2023-02-19 09:38:48 | Weblog

アポ電を受けた方から聞いた話。ナンバー表示を確認せず電話にでてしまったが、相手の声は誰なのだろうかと考えると同時に頭の中は自分の知っている人の声に似ている、だからその人に違いないと決めつけようという気持ちが自然に働くというのだ。ここに騙されるポイントがありそうである。結果は、話をしているうちに疑問がわいて事なきを得たそうだが、スレスレだ。

 

『田中清玄 二十世紀を駆け抜けた快男児』(徳本栄一郎著 文芸春秋 2022年刊) 

近くの図書館の新刊コーナーから借りた。ご存知田中清玄の破天荒な一生を描いた血湧き肉踊るエンターテインメント作品だ。面白かった!星★★★★。読んでいてワクワク感が止まらなかった。久々のことだ。

本書は清玄氏の一生を追いかける。北海道七飯町生まれ、会津藩につながる。戦前は武装共産党のリーダー。獄中で「転向」。敗戦後すぐに昭和天皇に拝謁し、天皇を守るために働くことを誓う。変電所を破壊しようとする日共に対しアウトローたちを電源防衛隊として組織して闘う。1960年安保では長州出身の岸信介らと対峙した唐牛健太郎(北海道紋別市生まれ)全学連委員長らに逃走資金を援助。1960年代にその後のオイルショックを見通す中で中東における国産石油の採掘権を獲得。晩年は環境活動家。

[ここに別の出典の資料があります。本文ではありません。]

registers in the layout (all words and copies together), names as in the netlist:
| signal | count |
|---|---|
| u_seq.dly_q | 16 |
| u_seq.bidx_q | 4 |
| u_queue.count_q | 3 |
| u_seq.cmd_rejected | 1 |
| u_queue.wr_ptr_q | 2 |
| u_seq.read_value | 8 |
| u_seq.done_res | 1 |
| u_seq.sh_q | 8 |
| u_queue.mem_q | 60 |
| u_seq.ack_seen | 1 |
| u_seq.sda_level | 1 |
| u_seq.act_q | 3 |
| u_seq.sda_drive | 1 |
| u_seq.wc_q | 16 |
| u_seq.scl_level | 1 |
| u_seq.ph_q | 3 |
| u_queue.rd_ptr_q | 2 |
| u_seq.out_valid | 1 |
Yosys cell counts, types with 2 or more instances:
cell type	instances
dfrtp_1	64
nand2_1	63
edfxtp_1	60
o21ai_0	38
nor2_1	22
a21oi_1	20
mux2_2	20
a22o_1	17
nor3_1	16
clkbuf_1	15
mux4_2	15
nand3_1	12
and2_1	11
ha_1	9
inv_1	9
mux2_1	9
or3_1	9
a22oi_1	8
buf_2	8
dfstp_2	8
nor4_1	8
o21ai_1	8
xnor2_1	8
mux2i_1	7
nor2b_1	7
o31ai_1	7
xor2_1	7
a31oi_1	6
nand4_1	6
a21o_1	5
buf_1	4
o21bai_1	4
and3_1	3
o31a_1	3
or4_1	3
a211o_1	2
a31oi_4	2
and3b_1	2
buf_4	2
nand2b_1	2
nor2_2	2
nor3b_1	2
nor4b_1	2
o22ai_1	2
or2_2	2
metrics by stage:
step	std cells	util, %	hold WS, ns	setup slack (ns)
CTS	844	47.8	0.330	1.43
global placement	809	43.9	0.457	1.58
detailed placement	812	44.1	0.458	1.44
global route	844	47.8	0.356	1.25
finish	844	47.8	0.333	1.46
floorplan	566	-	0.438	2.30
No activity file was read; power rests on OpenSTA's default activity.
===== src/hdl/tsc_pkg.sv =====
// Shared types, constants and the CRC-8 step for the scratchpad checker.
`timescale 1ns / 1ps

package tsc_pkg;

    // Frame length in bytes, stored CRC byte included
    localparam int FRAME_BYTES_DEF = 9;

    // Byte counter width, enough for frames of up to 16 bytes
    localparam int CNT_W = 4;

    // Dallas/Maxim CRC-8, reflected form
    localparam logic [7:0] CRC_POLY = 8'h8C;

    // Limit reset values in sixteenths of a degree (80 and -60 degrees)
    localparam logic signed [15:0] UPPER_RESET = 16'sd1280;
    localparam logic signed [15:0] LOWER_RESET = -16'sd960;

    // Register byte addresses
    localparam logic [2:0] ADDR_UPPER = 3'd0;
    localparam logic [2:0] ADDR_LOWER = 3'd4;

    // Result status codes
    localparam logic [1:0] ST_OK    = 2'd0;
    localparam logic [1:0] ST_CRC   = 2'd1;
    localparam logic [1:0] ST_RANGE = 2'd2;

    // One processed item as seen by the output register
    typedef struct packed {
        logic               has;
        logic [1:0]         status;
        logic signed [15:0] temperature;
        logic [7:0]         crc;
    } t_result;

    // One byte of CRC-8 update, bit by bit, LSB first
    function automatic logic [7:0] crc8_step(input logic [7:0] crc, input logic [7:0] b);
        logic [7:0] c;
        c = crc ^ b;
        for (int k = 0; k < 8; k++) begin
            if (c[0]) begin
                c = (c >> 1) ^ CRC_POLY;
            end else begin
                c = c >> 1;
            end
        end
        return c;
    endfunction

endpackage


===== src/hdl/tsc_frame.sv =====
// Frame tracker: byte count, running CRC, temperature latch and the final check.
`timescale 1ns / 1ps

module tsc_frame
    import tsc_pkg::*;
#(
    parameter int FRAME_BYTES = FRAME_BYTES_DEF
) (
    input  logic               i_clk,
    input  logic               i_rst_n,
    input  logic               i_step,
    input  logic [7:0]         i_byte,
    input  logic               i_start,
    input  logic signed [15:0] i_upper,
    input  logic signed [15:0] i_lower,
    output t_result            o_result
);

    localparam logic [CNT_W-1:0] LAST_IDX = CNT_W'(FRAME_BYTES - 1);

    logic [CNT_W-1:0]   r_count;
    logic [7:0]         r_crc;
    logic [7:0]         r_temp_lo;
    logic [7:0]         r_temp_hi;
    logic [CNT_W-1:0]   idx;
    logic [7:0]         crc_cur;
    logic               is_last;
    logic signed [15:0] temp;

    // a start byte sees a cleared count and CRC
    assign idx     = i_start ? '0 : r_count;
    assign crc_cur = i_start ? 8'd0 : r_crc;
    assign is_last = (idx >= LAST_IDX);
    assign temp    = {r_temp_hi, r_temp_lo};

    // result of the current byte
    always_comb begin
        o_result.has         = is_last;
        o_result.temperature = temp;
        o_result.crc         = crc_cur;
        if (crc_cur != i_byte || crc_cur == 8'd0) begin
            o_result.status = ST_CRC;
        end else if (temp > i_upper || temp < i_lower) begin
            o_result.status = ST_RANGE;
        end else begin
            o_result.status = ST_OK;
        end
    end

    // control state
    always_ff @(posedge i_clk) begin
        if (!i_rst_n) begin
            r_count <= '0;
            r_crc   <= 8'd0;
        end else if (i_step) begin
            if (is_last) begin
                r_count <= '0;
                r_crc   <= 8'd0;
            end else begin
                r_count <= idx + 1'b1;
                r_crc   <= crc8_step(crc_cur, i_byte);
            end
        end
    end

    // temperature bytes
    always_ff @(posedge i_clk) begin
        if (!i_rst_n) begin
            r_temp_lo <= 8'd0;
            r_temp_hi <= 8'd0;
        end else if (i_step && !is_last) begin
            if (idx == '0) begin
                r_temp_lo <= i_byte;
            end else if (idx == CNT_W'(1)) begin
                r_temp_hi <= i_byte;
            end
        end
    end

    a_count_range: assert property (@(posedge i_clk) disable iff (!i_rst_n)
        r_count <= LAST_IDX)
        else $error("byte count past frame end");

    a_ok_nonzero_crc: assert property (@(posedge i_clk) disable iff (!i_rst_n)
        (o_result.has && o_result.status == ST_OK) |-> (o_result.crc != 8'd0))
        else $error("ok status with zero CRC");

    a_wrap: assert property (@(posedge i_clk) disable iff (!i_rst_n)
        (i_step && is_last) |=> (r_count == '0 && r_crc == 8'd0))
        else $error("state not cleared after frame end");

endmodule


===== config.mk =====
export PLATFORM = sky130hd
export DESIGN_NAME = tsc_frame
export DESIGN_NICKNAME = d
export VERILOG_FILES = /design/src/hdl/tsc_pkg.sv /design/src/hdl/tsc_frame.sv
export SDC_FILE = /design/constraint.sdc
export NUM_CORES = 1
export LEC_CHECK = 0
export ABC_CLOCK_PERIOD_IN_PS = 2100
export BUFFER_PORTS_ARGS = -buffer_cell sky130_fd_sc_hd__buf_2
export CAP_MARGIN = 15
export CORE_MARGIN = 2
export CORE_UTILIZATION = 45
export DETAILED_ROUTE_END_ITERATION = 10
export PLACE_DENSITY = 0.71
export SLEW_MARGIN = 30
export SYNTH_ARGS = -nofsm -noshare
export SYNTH_HDL_FRONTEND = slang
export SYNTH_SLANG_ARGS = --single-unit

===== constraint.sdc =====
create_clock -name i_clk -period 2.1 [get_ports i_clk]
set_input_delay 0.105 -clock i_clk [delete_from_list [all_inputs] [get_ports i_clk]]
set_output_delay 0.105 -clock i_clk [all_outputs]
set_load 0.02 [all_outputs]

==> results of run 1 <==
cell families (layout without fill, tap and decap cells):
| family | Yosys count | count (layout) | share of synthesized area, % |
|---|---|---|---|
| simple gates | 90 | 90 | 20.9 |
| compound gates | 53 | 53 | 15.0 |
| buf+inv | 52 | 131 | 8.56 |
| fa+ha+maj | 34 | 34 | 18.0 |
| flops | 28 | 28 | 23.7 |
| xor+xnor | 24 | 24 | 10.5 |
| mux | 8 | 8 | 3.38 |
final timing paths:
path / start / end / cells after the start
max: r_temp_lo[5] / o_result[25] / 8
min: i_byte[7] / r_temp_lo[7] / 3
max reg2reg: r_crc[0] / r_crc[2] / 5
min reg2reg: r_count[1] / r_count[1] / 2
what timing repair did:
item,4_1_cts,5_1_grt
pin swaps,3,2
resized for setup,9,5
setup endpoints to repair,1,2
cloned,0,0
layout make-up:
class / instances / area [µm²]
well taps: 70 / 87.6
flip-flops and latches: 28 / 567
repair buffers: 87 / 480
inverters: 41 / 154
clock buffers: 3 / 41.3
fillers: 498 / 2110
multi-input cells: 209 / 1670
worst min-delay path: cells and delay by family:
family	cells	cell delay, ns
AOI/OAI and AO/OA	1	0.05
and+or+nand+nor	1	0.07
buffers and inverters	1	0.13
per-layer routing:
layer	GRT usage [%]	wire length, µm	vias to the layer above
li1	-	-	1151
met1	25.9	2710	1003
met2	35.1	2730	60
met3	1.78	215	8
met4	3.82	45	0
met5	0	0	-
state kept, by name, summed over array words and instances, names as in the netlist:
signal,count
r_crc,8
r_temp_hi,8
r_temp_lo,8
r_count,4
power by group:
| group | total, mW | internal (mW) | leakage, nW | switching [mW] |
|---|---|---|---|---|
| logic | 0.627 | 0.307 | 1.35 | 0.320 |
| clock network | 0.287 | 0.129 | 0.0216 | 0.159 |
| registers | 0.638 | 0.583 | 0.231 | 0.0553 |
| total | 1.55 | 1.02 | 1.60 | 0.534 |
synth_stat cells (all sizes together) (2+ instances only):
library cell | number | area share (%)
o211ai | 2 | 0.63
dfxtp | 28 | 24
clkbuf | 7 | 1.1
buf | 4 | 0.95
nand3 | 12 | 2.5
nor4 | 5 | 1.3
and2 | 5 | 1.3
a21o | 6 | 1.9
inv | 41 | 6.5
nor2b | 16 | 4.5
o22ai | 5 | 1.3
a21boi | 10 | 3.2
a211o | 2 | 0.74
ha | 34 | 18
nor2 | 12 | 1.9
and2b | 2 | 0.63
o21ai | 6 | 1.3
mux2i | 8 | 3.4
a21oi | 11 | 2.3
nand2 | 18 | 2.9
nand3b | 4 | 1.3
nand4 | 7 | 1.8
xnor2 | 22 | 9.1
a31oi | 3 | 0.79
nand2b | 5 | 1.3
==> out/qor.yml, run 1 <==
fin_skew_ns: 0.00187
cp_slowest_stage_delay_ns: 0.36
hold_violations: 0
dr.pass1.iters: 4
cts_buffers: 3
via_per_inst: 5.07
cts_root_buf: "clkbuf_8"
hold-worst-slack_ns: 0.130
finalCritPeriodShare_pct: 107
post_cts_buffers: 0
status: "finished with violations"
wl_per_cell_um: 13.0
seq_area_frac_synth_pct: 23.7
worstMarginPinSlew_ns: 0.496
synth_edf_count: 0
critPathMaxFanout: 4
fp.dieArea_um2: 5860
cts_max_path_buffers: 2
mostFrequentLayoutCell: "buf_2"
setup_slack_ns: -0.157
antenna_found_initial: 0
slew_headroom_pct: 66.8
crit_type: "flip-flop to output port"
syn2layout_area_growth_pct: 26.5
layout.cells.non_filler: 438
drt_iter0_drc: 78
syn_nets: 367
start_kind: "flip-flop"
overflow: 0
drc_errors: 0
ant_nets: 0
coreArea_um2: 5110
syn_area_um2: 2370
maxSlewViolCount: 0
crit_family: "compound AO/OA/AOI/OAI gates"
clkLatencyLatePin_ns: 0.27
grt_max_degree: 31
grt_pass1_wl_um: 9630
cp-end-kind: "output port"
hold_buffers: 0
p_leak_nw: 1.60
worstPathArrival_ns: 2.15
place_hpwl_um: 4560
dp.cells: 435
grt_pass1_vias: 2170
finalSetupViolCount: 1
cts_tree: "done"
required_ns: 2.00
wirelength_um: 5700
ys_types: 44
fin_area_um2: 3000
drv_cap: 0
track_usage_pct: 19.7
mostFrequentLayoutCells: "buf_2 (69), inv_1 (41), ha_1 (31)"
place_ws_ns: -0.0223
antenna-diode-count: 0
path_buf_inv: 1
synth-main-ff-cell: "dfxtp_1"
syn_inst: 289
rsz0062_at_grt: "yes"
ir_drop_uv: 438
io_buffers: 70
fin_setup_tns_ns: -0.157
cts_sinks: 28
cts_max_level: 1
layout.nets: 448
initial_utilization_pct: 46.4
p_total_mw: 1.55
utilization_pct: 58.7
drive_gt1_share_pct: 29.6
gp_congestion: 0.870
cts.clk_slew.worst_paths_ns: 0.09
hold_class: "input pin to flip-flop"
synthArstFlopShare_pct: 0
post-route-min-period_ns: 2.26
io_pins: 71
p_per_area_nw_per_um2: 518
rows: 26
crit_chain: "ha_1 > a21oi_1 > o21ai_0 > a21o_1 > o31a_1 > a211o_1 > a31oi_2 > buf_4"
placed_cell_area_um2: 2890
cp_slowest_cell: "dfxtp_2"
avgSynthCellArea_um2: 8.20
synth_seq_cells: 28
ff2ff_setup_slack_ns: 0.31
violations: "negative setup slack"
die_w_um: 76.6
dieHeight_um: 76.6
via_count: 2222
max_freq_ghz: 0.443
synth_warnings: 0
(Power assumes the default switching activity.)
==> inputs of run 2 (changes only) <==
--- a/config.mk
+++ b/config.mk
@@ -9,9 +9,9 @@
 export BUFFER_PORTS_ARGS = -buffer_cell sky130_fd_sc_hd__buf_2
 export CAP_MARGIN = 15
 export CORE_MARGIN = 2
-export CORE_UTILIZATION = 45
+export CORE_UTILIZATION = 52
 export DETAILED_ROUTE_END_ITERATION = 10
-export PLACE_DENSITY = 0.71
+export PLACE_DENSITY = 0.8
 export SLEW_MARGIN = 30
 export SYNTH_ARGS = -nofsm -noshare
 export SYNTH_HDL_FRONTEND = slang
==> run 2 against run 1 <==
Wire length increased by 6.6%. Critical endpoint unchanged. Sequential power about the same. Count of clock-buffer cells in the layout unchanged. First-iteration DRC count increased by 31%. Final area increased by 4.8%. The flow still finishes with violations (negative setup slack). Die area decreased by 13%. Clock power increased by 53%.
==> out/qor.yml, run 2 (synthesis gave the netlist of run 1 again) <==
clkLatencyLatePin_ns: 0.29  # was 0.27 ns
via_per_inst: 5.48  # was 5.07
hold_violations: 0  # unchanged
worstReg2RegStart: "r_crc[4]"  # was r_crc[0]
hold_start: "i_byte[7]"  # unchanged
finalSetupViolCount: 1  # unchanged
cts_sinks: 28  # unchanged
p_total_mw: 1.73  # was 1.55 mW
grt_pass1_vias: 2179  # was 2170
layout.nets: 455  # was 448
placed_cell_area_um2: 2880  # was 2890 µm²
cp-end-kind: "output port"  # unchanged
top_regs: "r_crc: 8 flops, r_temp_hi: 8 flops, r_temp_lo: 8 flops"  # unchanged
hold_buffers: 0  # unchanged
crit_start: "r_temp_hi[2]"  # was r_temp_lo[5]
fp.dieArea_um2: 5110  # was 5860 µm²
post-route-min-period_ns: 2.40  # was 2.26 ns
slew_headroom_pct: 64.7  # was 66.8%
syn2layout_area_growth_pct: 32.6  # was 26.5%
worstReg2RegEnd: "r_crc[2]"  # unchanged
cts_max_level: 1  # unchanged
die_w_um: 71.5  # was 76.6 µm
rsz0062_at_grt: "yes"  # unchanged
maxSlewViolCount: 0  # unchanged
grt_pass1_wl_um: 9960  # was 9630 µm
antenna_found_initial: 0  # unchanged
overflow: 0  # unchanged
rows: 24  # was 26
cp_slowest_stage_delay_ns: 0.35  # was 0.36 ns
hold_class: "input pin to flip-flop"  # unchanged
internal-power_mw: 1.16  # was 1.02 mW
cts_root_buf: "clkbuf_8"  # unchanged
dr.pass1.iters: 4  # unchanged
mostFrequentLayoutCell: "buf_2"  # unchanged
start_kind: "flip-flop"  # unchanged
status: "finished with violations"  # unchanged
setup_slack_ns: -0.295  # was -0.157 ns
worstPathArrival_ns: 2.29  # was 2.15 ns
initial_utilization_pct: 54.0  # was 46.4%
drt_iter0_drc: 102  # was 78
worstMarginPinSlew_ns: 0.528  # was 0.496 ns
via_count: 2345  # was 2222
critPathMaxFanout: 2  # was 4
reg2reg_depth: 5  # unchanged
p_leak_nw: 1.64  # was 1.60 nW
p_sw_share_pct: 32.9  # was 34.4%
required_ns: 2.00  # about the same
cp_slowest_cell: "dfxtp_2"  # unchanged
coreArea_um2: 4380  # was 5110 µm²
cts_buffers: 3  # unchanged
place_hpwl_um: 4550  # was 4560 µm
path_buf_inv: 1  # unchanged
ff2ff_setup_slack_ns: 0.30  # was 0.31 ns
p_sw_mw: 0.570  # was 0.534 mW
ant_nets: 0  # unchanged
p_seq_share_pct: 37.1  # was 41.1%
fin_area_um2: 3140  # was 3000 µm²
cts_max_path_buffers: 2  # unchanged
ir_drop_uv: 414  # was 438 µV
drc_errors: 0  # unchanged
io_buffers: 70  # unchanged
hold-path-endpoint: "r_temp_lo[7]"  # unchanged
max_freq_ghz: 0.417  # was 0.443 GHz
drv_cap: 0  # unchanged
wirelength_um: 6070  # was 5700 µm
crit_family: "compound AO/OA/AOI/OAI gates"  # unchanged
track_usage_pct: 24.4  # was 19.7%
grt_max_degree: 31  # unchanged
power.share.clock_pct: 25.3  # was 18.5%
fin_skew_ns: 0.00909  # was 0.00187 ns
antenna-diode-count: 0  # unchanged
crit_chain: "ha_4 > nand4_1 > nor4_2 > a21boi_2 > nor4_1 > a211o_1 > a31oi_2 > buf_4"  # was ha_1 > a21oi_1 > o21ai_0 > a21o_1 > o31a_1 > a211o_1 > a31oi_2 > buf_4
violations: "negative setup slack"  # unchanged
io_pins: 71  # unchanged
dieHeight_um: 71.5  # was 76.6 µm
drive_gt1_share_pct: 34.3  # was 29.6%
cts_tree: "done"  # unchanged
mostFrequentLayoutCells: "buf_2 (69), inv_1 (41), ha_1 (25), buf_4 (25)"  # was buf_2 (69), inv_1 (41), ha_1 (31)
cts.clk_slew.worst_paths_ns: 0.11  # was 0.09 ns
p_per_area_nw_per_um2: 551  # was 518 nW/µm²
gp_congestion: 0.827  # was 0.870
hold_depth: 3  # unchanged
wl_per_cell_um: 14.2  # was 13.0 µm
pwr-share-comb_pct: 37.6  # was 40.4%
finalCritPeriodShare_pct: 114  # was 107%
crit_type: "flip-flop to output port"  # unchanged
[run 2: cell count changes in the layout (fill, tap and decap cells not counted), sizes merged]
cell | before | now
bufinv | 0 | 1
buf | 87 | 94
[run 2: final cells by class]
type                            count  area [µm²]
Multi-Input combinational cell    209        1750
Clock buffer                        3        41.3
Sequential cell                    28         572
Fill cell                         325        1240
Clock inverter                      1        30.0
Inverter                           41         154
Timing Repair Buffer               94         533
Tap cell                           52        65.1
[run 2: metal layers]
metal	wire, µm	global-route usage, %	part of all wire (%)
met5	0	0	0
met4	116	7.34	1.9
met3	373	2.67	6.1
met2	2860	42.8	47
met1	2730	31.4	45
[run 2: worst min-delay path, cell delays in order]
cell	delay [ns]
buf_2	0.13
nand3_1	0.08
a21boi_1	0.06
[run 2: worst max-delay path by stage]
stage	endpoint	slack (ns)	cells past startpoint
after floorplan	o_result[25]	0.01	7
after global placement	o_result[25]	0.07	8
after detailed placement	o_result[25]	-0.05	8
after CTS	o_result[25]	-0.20	8
after global routing	o_result[25]	-0.36	8
final	o_result[25]	-0.30	8
[run 2: power by group through the flow]
stage | sequential (mW) | combinational, mW | clock (mW)
3_5_place_dp | 0.650 | 0.623 | 0
5_1_grt | 0.648 | 0.716 | 0.462
3_3_place_gp | 0.646 | 0.607 | 0
6_report | 0.641 | 0.650 | 0.438
4_1_cts | 0.638 | 0.646 | 0.436
2_1_floorplan | 0.650 | 0.440 | 0
[run 2: through the flow]
| step | instances | TNS [ns] | util, % | hold WS, ns | setup slack [ns] |
|---|---|---|---|---|---|
| floorplan | 289 | 0 | - | 0.251 | 0.0112 |
| global placement | 419 | 0 | 65.8 | 0.419 | 0.0656 |
| detailed placement | 419 | -0.0462 | 65.8 | 0.417 | -0.0462 |
| CTS | 428 | -0.201 | 71.6 | 0.111 | -0.201 |
| global route | 428 | -0.356 | 71.6 | 0.118 | -0.356 |
| finish | 428 | -0.295 | 71.6 | 0.116 | -0.295 |
[run 2: timing repair]
item,CTS,global route
pin swaps,12,1
resized for setup,25,1
setup buffers,7,0
endpoints found under the setup margin,1,2
gates cloned,0,0
`config.mk`:
```
export PLATFORM = sky130hd
export DESIGN_NAME = tmtr_front
export DESIGN_NICKNAME = d
export VERILOG_FILES = /design/src/tmtr_pkg.sv /design/src/tmtr_front.sv
export SDC_FILE = /design/constraint.sdc
export NUM_CORES = 1
export LEC_CHECK = 0
export BUFFER_PORTS_ARGS = -buffer_cell sky130_fd_sc_hd__buf_2
export CORE_MARGIN = 1
export CORE_UTILIZATION = 35
export CTS_CLUSTER_DIAMETER = 200
export DETAILED_ROUTE_END_ITERATION = 6
export GPL_ROUTABILITY_DRIVEN = 0
export GPL_TIMING_DRIVEN = 0
export PLACE_DENSITY = 0.55
export SYNTH_ARGS = -nofsm -noshare
export SYNTH_HDL_FRONTEND = slang
export SYNTH_SLANG_ARGS = --single-unit
```
`constraint.sdc`:
```
create_clock -name clk -period 12.8 [get_ports clk]
set_clock_uncertainty 0.1 [all_clocks]
set_input_delay 0.64 -clock clk [delete_from_list [all_inputs] [get_ports clk]]
set_output_delay 0.64 -clock clk [all_outputs]
set_load 0.1 [all_outputs]
```
`src/tmtr_pkg.sv`:
```
// ----------------------------------------------------------------------------
// tmtr_pkg
// Shared types, codes and widths of the tempo map tick rescaler.
// ----------------------------------------------------------------------------
package tmtr_pkg;

  // Table geometry
  localparam int TEMPO_ENTRIES = 64;
  localparam int IDX_W         = $clog2(TEMPO_ENTRIES);
  localparam int CNT_W         = $clog2(TEMPO_ENTRIES + 1);

  // Field widths
  localparam int TICK_W  = 31;
  localparam int TEMPO_W = 24;
  localparam int ENTRY_W = TICK_W + TEMPO_W;
  localparam int PROD_W  = TICK_W + TEMPO_W;

  // Divider geometry: product with 32 fraction bits over a 25-bit divisor
  localparam int FRAC_W  = 32;
  localparam int NUM_W   = PROD_W + FRAC_W;
  localparam int DEN_W   = TEMPO_W + 1;
  localparam int DCNT_W  = $clog2(NUM_W + 1);

  // Accumulator whole part, capped at 2^33
  localparam int WHOLE_W = 34;
  localparam logic [WHOLE_W-1:0] ACC_CAP  = 34'h2_0000_0000;
  localparam logic [TICK_W-1:0]  TICK_MAX = 31'h7FFF_FFFF;

  // Front queue
  localparam int QDEPTH  = 2;
  localparam int QPTR_W  = $clog2(QDEPTH);
  localparam int QFILL_W = $clog2(QDEPTH + 1);

  // Opcodes
  localparam logic [1:0] OP_CLEAR   = 2'd0;
  localparam logic [1:0] OP_APPEND  = 2'd1;
  localparam logic [1:0] OP_CONVERT = 2'd2;

  // Status codes
  localparam logic [1:0] ST_OK       = 2'd0;
  localparam logic [1:0] ST_COLLAPSE = 2'd1;
  localparam logic [1:0] ST_FULL     = 2'd2;

  typedef enum logic [1:0] {
    CLS_CLEAR,
    CLS_APPEND,
    CLS_CONVERT,
    CLS_NOP
  } tmtr_cls_t;

  typedef struct packed {
    logic [1:0]         opcode;
    logic [TICK_W-1:0]  tick;
    logic [TEMPO_W-1:0] tempo_milli_bpm;
    logic [TICK_W-1:0]  duration;
  } tmtr_in_t;

  typedef struct packed {
    logic [TICK_W-1:0] new_start_tick;
    logic [TICK_W-1:0] new_duration;
    logic [1:0]        status;
  } tmtr_out_t;

  // Queue entry: classified item
  typedef struct packed {
    tmtr_cls_t cls;
    tmtr_in_t  item;
  } tmtr_q_t;

  // Divider status toward the sequencer
  typedef struct packed {
    logic busy;
    logic done;
  } tmtr_div_stat_t;

endpackage

```
`src/tmtr_front.sv`:
```
// ----------------------------------------------------------------------------
// tmtr_front
// Accepts input beats, classifies the opcode and holds items in a short queue.
// ----------------------------------------------------------------------------
module tmtr_front import tmtr_pkg::*; (
  input  logic     clk,
  input  logic     rst_n,
  input  logic     in_valid,
  output logic     in_stall,
  input  tmtr_in_t in_data,
  output logic     q_valid,
  output tmtr_q_t  q_data,
  input  logic     q_pop
);

  tmtr_q_t              mem_r [QDEPTH];
  logic [QPTR_W-1:0]    wr_ptr_r, wr_ptr_nxt;
  logic [QPTR_W-1:0]    rd_ptr_r, rd_ptr_nxt;
  logic [QFILL_W-1:0]   fill_r, fill_nxt;
  logic                 push;
  tmtr_cls_t            cls;

  // Classify the opcode
  always_comb begin
    unique case (in_data.opcode)
      OP_CLEAR:   cls = CLS_CLEAR;
      OP_APPEND:  cls = CLS_APPEND;
      OP_CONVERT: cls = CLS_CONVERT;
      default:    cls = CLS_NOP;
    endcase
  end

  assign in_stall = (fill_r == QFILL_W'(QDEPTH));
  assign push     = in_valid && !in_stall;
  assign q_valid  = (fill_r != '0);
  assign q_data   = mem_r[rd_ptr_r];

  // Advance pointers and fill level
  always_comb begin
    wr_ptr_nxt = push ? wr_ptr_r + 1'b1 : wr_ptr_r;
    rd_ptr_nxt = q_pop ? rd_ptr_r + 1'b1 : rd_ptr_r;
    fill_nxt   = fill_r;
    if (push && !q_pop) begin
      fill_nxt = fill_r + 1'b1;
    end else if (!push && q_pop) begin
      fill_nxt = fill_r - 1'b1;
    end
  end

  always_ff @(posedge clk) begin
    if (!rst_n) begin
      wr_ptr_r <= '0;
      rd_ptr_r <= '0;
      fill_r   <= '0;
    end else begin
      wr_ptr_r <= wr_ptr_nxt;
      rd_ptr_r <= rd_ptr_nxt;
      fill_r   <= fill_nxt;
    end
  end

  // Store the classified beat
  always_ff @(posedge clk) begin
    if (push) begin
      mem_r[wr_ptr_r] <= '{cls: cls, item: in_data};
    end
  end

  a_fill_bound: assert property (@(posedge clk) disable iff (!rst_n)
    fill_r <= QFILL_W'(QDEPTH))
    else $error("queue fill above depth");

  a_fill_inc: assert property (@(posedge clk) disable iff (!rst_n)
    (push && !q_pop) |=> fill_r == $past(fill_r) + 1'b1)
    else $error("queue fill did not advance on push");

  a_fill_dec: assert property (@(posedge clk) disable iff (!rst_n)
    (q_pop && !push) |=> fill_r == $past(fill_r) - 1'b1)
    else $error("queue fill did not drop on pop");

endmodule

```
==> results of run 1 <==
-- area by class of cell --
class                   instances  share of cell area
well taps                     260              0.0372
repair buffers                189               0.123
plain buffers                  12              0.0133
multi-input cells             107               0.131
clock buffers                  18              0.0490
inverters                       3             0.00129
clock inverters                14              0.0156
flip-flops and latches        185               0.629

新自由主義経済を唱えるハイエク氏と交流、オットー大公を通じて欧州の独自情報を昭和天皇に伝えるなど、傍から見ると右翼なのか左翼なのか、何が何だかわからなく見えるが、清玄氏の中では全くブレていない。この国のために働いているのだ。これと思ったら相手の懐に飛び込む。相手を惚れ抜く。噓をつかない。約束を守る。

山口組の田岡一雄とはマブダチだが、児玉誉士夫は売国奴であり許すことができない。日米安保条約は国を売る行為だから岸信介は許せないが、唐牛健太郎らブント全学連の安保反対闘争は国を守るためにやっているのだから可愛がった。そこに長州対会津の怨念も混じっている。日共はソ連に国を売っている。石油メジャーの言いなりではなくこの国自前の油田を開発し自主エネルギーを持つべきだ。岸信介を許せないという清玄氏はおそらく統一教会と岸信介の関係も知っていたのだろう。何がこの国にとって正しいのか、そして何をするべきなのか、その義に純粋に本気で殉じた人物といえよう。